Road trips take Jayhawk faithful to Golden State

Traveling hoops fans follow team to Dallas, Oklahoma City, now Anaheim

? After 17 years of piloting Roy Williams, Larry Brown and other big-time players in Kansas University athletics across the country on recruiting trips, Dennis Sooby figures he’s got some catching up to do on the road.

So Sooby and his wife, Delores, packed up their Ford Windstar for this year’s NCAA Tournament — driving from Lawrence to Oklahoma City for the first and second rounds, then directly to Anaheim, Calif., for this week’s regionals.

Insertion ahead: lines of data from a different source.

`config.mk`:
```
export PLATFORM = sky130hd
export DESIGN_NAME = m_wb_stage_fifo
export DESIGN_NICKNAME = d
export VERILOG_FILES = /design/src/rtl/m_wb_stage_fifo.sv
export SDC_FILE = /design/constraint.sdc
export NUM_CORES = 1
export LEC_CHECK = 0
export ABC_AREA = 1
export CELL_PAD_IN_SITES_DETAIL_PLACEMENT = 1
export CELL_PAD_IN_SITES_GLOBAL_PLACEMENT = 1
export CORE_UTILIZATION = 38
export CTS_BUF_LIST = sky130_fd_sc_hd__clkbuf_8
export DETAILED_ROUTE_END_ITERATION = 6
export PLACE_DENSITY_LB_ADDON = 0.1
export SYNTH_ARGS = -nofsm -noshare
export SYNTH_HDL_FRONTEND = slang
export SYNTH_SLANG_ARGS = --single-unit
```
`constraint.sdc`:
```
create_clock -name clk -period 2.1 [get_ports clk]
set_clock_uncertainty 0.2 [all_clocks]
set_input_delay 0.21 -clock clk [delete_from_list [all_inputs] [get_ports clk]]
set_output_delay 0.21 -clock clk [all_outputs]
set_load 0.05 [all_outputs]
```
`src/rtl/m_wb_stage_fifo.sv`:
```
// rtl/m_wb_stage_fifo.sv - DEPTH-entry in-order buffer between Memory and Writeback with valid/ready handshake and flush
module m_wb_stage_fifo #(
    parameter int WORD_SIZE    = 32,
    parameter int ROB_ID_WIDTH = 7,
    parameter int DEPTH        = 2,
    parameter int CNT_WIDTH    = $clog2(DEPTH + 1)
) (
    input  logic                    clk,
    input  logic                    reset,
    input  logic                    flush,
    input  logic                    in_valid,
    output logic                    in_ready,
    input  logic [1:0]              instruction_type,
    input  logic [WORD_SIZE-1:0]    pc,
    input  logic                    exception,
    input  logic [WORD_SIZE-1:0]    virtual_addr_exception,
    input  logic [WORD_SIZE-1:0]    aluResult,
    input  logic [ROB_ID_WIDTH-1:0] rob_id,
    output logic                    out_valid,
    input  logic                    out_ready,
    output logic [1:0]              instruction_type_out,
    output logic [WORD_SIZE-1:0]    pc_out,
    output logic                    exception_out,
    output logic [WORD_SIZE-1:0]    virtual_addr_exception_out,
    output logic [WORD_SIZE-1:0]    aluResult_out,
    output logic [ROB_ID_WIDTH-1:0] rob_id_out,
    output logic [CNT_WIDTH-1:0]    count
);

    // All fields of one M result travel as a single packed word so they can never skew.
    localparam int ENTRY_W = 2 + WORD_SIZE + 1 + WORD_SIZE + WORD_SIZE + ROB_ID_WIDTH;
    localparam int PTR_W   = (DEPTH > 1) ? $clog2(DEPTH) : 1;
    localparam logic [CNT_WIDTH-1:0] LP_DEPTH   = CNT_WIDTH'(DEPTH);
    localparam logic [PTR_W-1:0]     LP_PTR_MAX = PTR_W'(DEPTH - 1);

    logic [ENTRY_W-1:0]   r_mem [0:DEPTH-1];
    logic [PTR_W-1:0]     r_wr_ptr;
    logic [PTR_W-1:0]     r_rd_ptr;
    logic [CNT_WIDTH-1:0] r_count;

    logic                 w_push;
    logic                 w_pop;
    logic [ENTRY_W-1:0]   w_in_entry;
    logic [ENTRY_W-1:0]   w_head;
    logic [PTR_W-1:0]     w_wr_ptr_nxt;
    logic [PTR_W-1:0]     w_rd_ptr_nxt;
    logic [CNT_WIDTH-1:0] w_count_nxt;

    // Handshake flags depend only on the registered count, so out_ready never reaches in_ready.
    assign in_ready  = (r_count < LP_DEPTH);
    assign out_valid = (r_count != '0);
    assign w_push    = in_valid & in_ready;
    assign w_pop     = out_valid & out_ready;
    assign count     = r_count;

    assign w_in_entry = {instruction_type, pc, exception, virtual_addr_exception, aluResult, rob_id};
    assign w_head     = r_mem[r_rd_ptr];
    assign {instruction_type_out, pc_out, exception_out,
            virtual_addr_exception_out, aluResult_out, rob_id_out} = w_head;

    // Next pointer and occupancy values; flush overrides any concurrent push or pop.
    always_comb begin
        w_wr_ptr_nxt = r_wr_ptr;
        w_rd_ptr_nxt = r_rd_ptr;
        w_count_nxt  = r_count;
        if (flush) begin
            w_wr_ptr_nxt = '0;
            w_rd_ptr_nxt = '0;
            w_count_nxt  = '0;
        end else begin
            if (w_push) begin
                w_wr_ptr_nxt = (r_wr_ptr == LP_PTR_MAX) ? '0 : r_wr_ptr + PTR_W'(1);
            end
            if (w_pop) begin
                w_rd_ptr_nxt = (r_rd_ptr == LP_PTR_MAX) ? '0 : r_rd_ptr + PTR_W'(1);
            end
            if (w_push && !w_pop) begin
                w_count_nxt = r_count + CNT_WIDTH'(1);
            end else if (w_pop && !w_push) begin
                w_count_nxt = r_count - CNT_WIDTH'(1);
            end
        end
    end

    // Pointer and occupancy registers.
    always_ff @(posedge clk or negedge reset) begin
        if (!reset) begin
            r_wr_ptr <= '0;
            r_rd_ptr <= '0;
            r_count  <= '0;
        end else begin
            r_wr_ptr <= w_wr_ptr_nxt;
            r_rd_ptr <= w_rd_ptr_nxt;
            r_count  <= w_count_nxt;
        end
    end

    // Entry storage; reset and flush clear every slot so the idle head reads as zero.
    always_ff @(posedge clk or negedge reset) begin
        if (!reset) begin
            for (int i = 0; i < DEPTH; i++) begin
                r_mem[i] <= '0;
            end
        end else if (flush) begin
            for (int i = 0; i < DEPTH; i++) begin
                r_mem[i] <= '0;
            end
        end else if (w_push) begin
            r_mem[r_wr_ptr] <= w_in_entry;
        end
    end

endmodule

```
==> metrics.md, run 1 <==
| Metric | Value |
|---|---|
| Status | `finished with violations` |
| Failing checks | `hold timing, setup timing` |
| Vias per cell | `5.63` |
| Nets | `1,551` |
| Reg-to-reg startpoint | `count[1]$_DFFE_PN0P_` |
| Clock network latency to the later pin of the worst-skew pair | `0.54 ns` |
| Post-Synth Adder-Cell Area | `0%` |
| Inserted Clock Buffers | `40` |
| I/O pins | `221` |
| Die H | `163 µm` |
| Initial DRC Count | `668` |
| GPL Wtd Cong | `0.766` |
| CTS tree | `done` |
| Critical Path Start Type | `register` |
| Dpl cells | `1,696` |
| Vias in the first global route | `a little over 10,000` |
| Clk slew on worst S/H paths | `0.07 ns` |
| Synth unique cells | `18` |
| Worst path bufs/invs | `4` |
| Power Density | `963 mW/mm²` |
| Routed len/inst | `22.4 µm` |
| Yosys warns | `0` |
| GRT overflow | `0` |
| RSZ-0062 raised after global routing | `yes` |
| Area of the multi-input gates | `between 0.004 and 0.005 mm²` |
| PortBufs | `220` |
| Layout cell share with drive strength beyond 1 | `29.7%` |
| WHS | `-0.0195 ns` |
| Worst path cell trace | `buf_12, clkbuf_16, o21ai_2, buf_4, buf_12` |
| Crit Path Category | `register to output port` |
| Row Count | `between 50 and 60` |
| Synth Area in XOR/XNOR | `0%` |
| Largest delay contributor family on the critical path | `buffers and inverters` |
| Main combinational cell family by area after synthesis | `simple AND/OR/NAND/NOR gates` |
| Clock sink count | `216` |
| Synth Area in Compound Gates | `16.4%` |
| Mapped Cells | `~1,200` |
| Via count | `10,100` |
| Reg2reg end | `count[1]$_DFFE_PN0P_` |
| Cell mode on critical path | `buf_12` |
| Htree depth | `2` |
| Worst-Margin Slew | `0.504 ns` |
| Die area | `0.0267 mm²` |
| Max-slew headroom | `66.4%` |
| Sequential element share of the synthesized area | `54.7%` |
| Max frequency | `434 MHz` |
| Critical path endpoint category | `output port` |
| Mux contribution to synthesized area | `0%` |
| Final WS setup | `-0.203 ns` |
| Finished Layout Cells | `1,793` |
| Pwr Total | `15,900 µW` |
| CP Depth | `5` |
| DRC viols | `0` |
| Mapped Area | `0.00988 mm²` |
| Area of the core | `roughly 0.025 mm²` |
| Leak Pwr | `0.00753 µW` |
| Final Cycle Share | `110%` |
| Max incr delay on CP | `0.57 ns` |
| First-pass GRT wire length | `55.0 mm` |
| Area growth syn-to-layout | `67.5%` |
| Simple-Gate Fraction of Synth Area | `between 15 and 20%` |
| Max FO, Critical Path | `7` |
| Filler cell count | `approximately 2,700` |
| Ant. Diodes | `0` |
| GRT Util Overall | `26.2%` |
| Slew Viols, Final | `0` |
| Initial Util | `approximately 40%` |
| Bufs on Longest Clock Path | `3` |
| Slack of the worst reg-to-reg path | `around 0.2 ns` |
| Maximum VDD drop | `0.592 mV` |
| WP data arrival | `1.89 ns` |
| Largest net degree at the start of global routing | `86` |
| Root Buffer | `clkbuf_8` |
| R2R depth | `8` |
| Hold WC Path Type | `input pin to asynchronous set/reset pin` |
| WL final | `around 40 mm` |
| Max-cap violations | `0` |
| Endpoints failing setup | `approximately 110` |
| Placed wire-length estimate | `a little under 20 mm` |
| Initial antenna violation count | `0` |
| Synth Register Bits | `216` |
| ANT nets after route | `0` |
| Register Area | `0.00541 mm²` |
| Syn_nets | `1,307` |
| Minimum clock period after layout | `2.30 ns` |
| Die Width | `approximately 160 µm` |
| Worst path slowest cell | `dfrtp_4` |
| Mean Syn Cell Area | `8.26 µm²` |
| CP required | `1.69 ns` |
| Iteration count of the initial detailed-routing pass | `5` |
| Final Hold Violating Endpoints | `4` |
-- cell usage after synthesis (all sizes together) --
library cell,count,area (µm²)
inv,113,424
nor2,5,55.1
a21oi,1,5.00
nand3,213,1070
nand2,222,833
o21ai,322,1610
o211ai,1,7.51
nand4,2,12.5
buf,43,244
dfrtp,216,5410
clkbuf,58,218
-- worst max-delay path by stage --
stage	from	slack, ns	end
after floorplan	r_rd_ptr$_DFFE_PN0P_	-0.18	instruction_type_out[0]
after detailed placement	in_valid	0.04	count[0]$_DFFE_PN0P_
after global routing	r_rd_ptr$_DFFE_PN0P_	-0.26	pc_out[30]
after global placement	in_valid	0.12	count[1]$_DFFE_PN0P_
final	r_rd_ptr$_DFFE_PN0P_	-0.20	pc_out[30]
after CTS	r_rd_ptr$_DFFE_PN0P_	-0.21	exception_out
-- layer usage --
metal | vias up | global-route usage (%) | share of wire (%)
met3 | 99 | 3.94 | 5.2
met1 | 5157 | 34.7 | 40
met5 | - | 0 | 0
li1 | 4481 | - | -
met4 | 0 | 8.03 | 3.6
met2 | 360 | 44.0 | 51
-- power breakdown --
part	total [µW]	leakage, µW	internal, µW	switching (µW)
logic	7360	0.00418	3120	4240
registers	4900	0.00292	4640	259
clock network	3690	0.000429	1930	1760
total	15900	0.00753	9690	6260
-- state kept, by name, summed over array words and instances (netlist names) --
signal,flops
r_mem,212
count,2
r_wr_ptr,1
r_rd_ptr,1
-- final cells by class --
| type | instances | area share, % |
|---|---|---|
| flip-flops and latches | 216 | 32.7 |
| multi-input cells | 766 | 29.9 |
| repair buffers | 303 | 28.2 |
| clock buffers | 45 | 3.74 |
| inverters | 113 | 2.56 |
| well taps | 330 | 2.49 |
| clock inverters | 20 | 0.461 |
-- cells in the final DEF, fill, tap and decap left out, types with 17 or more instances in the layout --
cell type / netlist / final
clkbuf_8: 0 / 45
buf_6: 5 / 17
clkdlybuf4s50_1: 0 / 109
inv_1: 111 / 130
nand2_2: 0 / 76
o21ai_0: 304 / 198
nand2_1: 222 / 138
buf_12: 0 / 131
nand3_1: 213 / 213
o21ai_1: 18 / 19
buf_4: 4 / 19
dfrtp_1: 216 / 214
o21ai_4: 0 / 93
-- cell families (layout without fill, tap and decap cells) --
group                  count (synthesis)  count (layout)
AOI/OAI and AO/OA                    324             324
buffers and inverters                214             481
and+or+nand+nor                      442             442
DFF                                  216             216
-- timing repair --
| item | 4_1_cts | 5_1_grt |
|---|---|---|
| hold buffers | 1 | 0 |
| buffers inserted | 2 | 7 |
| resized for setup | 132 | 257 |
| endpoints found under the hold margin | 216 | 0 |
| cloned | 3 | 21 |
| setup endpoints to repair | 106 | 106 |
| pin swaps | 12 | 76 |
-- metrics by stage --
step | hold slack, ns | TNS, ns | util, % | setup WS [ns] | instance area (µm²)
6_report | -0.0195 | -12.52 | 65.4 | -0.203 | 16600
5_1_grt | 0.0198 | -18.26 | 65.4 | -0.262 | 16600
4_1_cts | 0.00481 | -14.07 | 58.9 | -0.209 | 14900
3_5_place_dp | -0.0220 | 0 | 54.2 | 0.0383 | 13700
3_3_place_gp | -0.0244 | 0 | 54.2 | 0.123 | 13700
2_1_floorplan | -0.286 | -4.31 | - | -0.178 | 9880
Note: power is estimated with default switching activity, not from simulation.
==> run 2, diff against run 1 <==
--- a/config.mk
+++ b/config.mk
@@ -8,9 +8,10 @@
 export ABC_AREA = 1
 export CELL_PAD_IN_SITES_DETAIL_PLACEMENT = 1
 export CELL_PAD_IN_SITES_GLOBAL_PLACEMENT = 1
-export CORE_UTILIZATION = 38
+export CORE_UTILIZATION = 45
 export CTS_BUF_LIST = sky130_fd_sc_hd__clkbuf_8
 export DETAILED_ROUTE_END_ITERATION = 6
+export DONT_BUFFER_PORTS = 1
 export PLACE_DENSITY_LB_ADDON = 0.1
 export SYNTH_ARGS = -nofsm -noshare
 export SYNTH_HDL_FRONTEND = slang
==> run 2 against run 1 <==
The run still ends with hold timing, setup timing left. Non-clock buffer count shrank 53. Power decreased by 10%. Cell area decreased by 13%. Setup slack gained 0.031 ns. Sequential cell count did not move. First-iteration DRC count is 3.7% lower. Wire length decreased by 2.4%.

A four-hour flight? No way. Try three days on the road, visiting pubs along the way.

“When I retired, I just decided to start driving a little,” said Dennis Sooby, who spent 17 years as a KU pilot until retiring in 1992. “I sat in an airplane all my life. I wanted to do something different.”

“And see the country,” his wife said, “from a little different perspective.”

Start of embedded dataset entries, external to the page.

--- src/rtl/pb_event.sv ---
// Push-button gesture decoder: turns a debounced button level into single-cycle
// press/release/click/double-click/long/repeat pulses timed in prescaled ticks.
module pb_event #(
    parameter int unsigned TICK_DIV     = 48000,
    parameter int unsigned LONG_TICKS   = 750,
    parameter int unsigned DCLICK_TICKS = 250,
    parameter int unsigned REPEAT_TICKS = 100,
    parameter bit          ACTIVE_LOW   = 1'b1
) (
    input  logic clk,
    input  logic rst_n,
    input  logic clean_pb,
    output logic held,
    output logic press_p,
    output logic release_p,
    output logic click_p,
    output logic dclick_p,
    output logic long_p,
    output logic repeat_p
);

    typedef enum logic [2:0] {
        ST_IDLE,
        ST_PRESSED,
        ST_LONG,
        ST_WAIT2,
        ST_SECOND
    } state_t;

    localparam logic [15:0] PRESC_LAST  = 16'(TICK_DIV - 1);
    localparam logic [9:0]  LONG_LAST   = 10'(LONG_TICKS - 1);
    localparam logic [9:0]  DCLICK_LAST = 10'(DCLICK_TICKS - 1);
    localparam logic [9:0]  REPEAT_LAST = 10'(REPEAT_TICKS - 1);

    state_t      state_q, state_d;
    logic        smp_q, smp_d;
    logic        btn_q, btn_d;
    logic [15:0] presc_q, presc_d;
    logic [9:0]  tcnt_q, tcnt_d;
    logic        held_q, held_d;
    logic        press_q, press_d;
    logic        release_q, release_d;
    logic        click_q, click_d;
    logic        dclick_q, dclick_d;
    logic        long_q, long_d;
    logic        repeat_q, repeat_d;

    logic btn, rise, fall, tick, moved;

    // smp_q is the sampling stage; edges are detected between it and btn_q so
    // every pulse lands two clocks after the input changes.
    always_comb begin
        smp_d     = clean_pb ^ ACTIVE_LOW;
        btn       = smp_q;
        btn_d     = btn;
        rise      = btn & ~btn_q;
        fall      = ~btn & btn_q;
        tick      = (presc_q == '0);

        state_d   = state_q;
        click_d   = 1'b0;
        dclick_d  = 1'b0;
        long_d    = 1'b0;
        repeat_d  = 1'b0;

        case (state_q)
            ST_IDLE: begin
                if (rise) state_d = ST_PRESSED;
            end
            ST_PRESSED: begin
                if (fall) begin
                    state_d = ST_WAIT2;
                end else if (tick && tcnt_q == LONG_LAST) begin
                    long_d  = 1'b1;
                    state_d = ST_LONG;
                end
            end
            ST_LONG: begin
                if (fall) begin
                    state_d = ST_IDLE;
                end else if (tick && tcnt_q == REPEAT_LAST) begin
                    repeat_d = 1'b1;
                end
            end
            ST_WAIT2: begin
                if (rise) begin
                    dclick_d = 1'b1;
                    state_d  = ST_SECOND;
                end else if (tick && tcnt_q == DCLICK_LAST) begin
                    click_d = 1'b1;
                    state_d = ST_IDLE;
                end
            end
            ST_SECOND: begin
                if (fall) state_d = ST_IDLE;
            end
            default: state_d = ST_IDLE;
        endcase

        moved   = (state_d != state_q);
        presc_d = (moved || tick) ? PRESC_LAST : presc_q - 16'd1;

        // Idle and second-press states can last forever, so the count saturates.
        if (moved || repeat_d) begin
            tcnt_d = '0;
        end else if (tick && tcnt_q != '1) begin
            tcnt_d = tcnt_q + 10'd1;
        end else begin
            tcnt_d = tcnt_q;
        end

        held_d    = btn;
        press_d   = rise;
        release_d = fall;
    end

    always_ff @(posedge clk or negedge rst_n) begin
        if (!rst_n) begin
            state_q   <= ST_IDLE;
            smp_q     <= 1'b0;
            btn_q     <= 1'b0;
            presc_q   <= PRESC_LAST;
            tcnt_q    <= '0;
            held_q    <= 1'b0;
            press_q   <= 1'b0;
            release_q <= 1'b0;
            click_q   <= 1'b0;
            dclick_q  <= 1'b0;
            long_q    <= 1'b0;
            repeat_q  <= 1'b0;
        end else begin
            state_q   <= state_d;
            smp_q     <= smp_d;
            btn_q     <= btn_d;
            presc_q   <= presc_d;
            tcnt_q    <= tcnt_d;
            held_q    <= held_d;
            press_q   <= press_d;
            release_q <= release_d;
            click_q   <= click_d;
            dclick_q  <= dclick_d;
            long_q    <= long_d;
            repeat_q  <= repeat_d;
        end
    end

    assign held      = held_q;
    assign press_p   = press_q;
    assign release_p = release_q;
    assign click_p   = click_q;
    assign dclick_p  = dclick_q;
    assign long_p    = long_q;
    assign repeat_p  = repeat_q;

endmodule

As the Jayhawks prepare for tonight’s regional semifinal against Duke — tipoff is expected at 9 p.m., with the game shown live on Sunflower Broadband channels 5 and 13 — hundreds of KU fans are making their way to Southern California, home of palm trees, Disneyland and 8,500 KU graduates.

“It’s a family on the road,” said Kirk Cerny, a KU Alumni Association vice president.

It’s not exactly an easy trip. Last week in Oklahoma City, three dedicated KU students mulled whether to fire up their 1975 Toyota Chinook camperwagon for the 25-hour trek from Allen Fieldhouse to the Pond at Anaheim.

They soon shifted gears, picked up a couple of young women and rented a Windstar of their own for the 1,600-mile odyssey.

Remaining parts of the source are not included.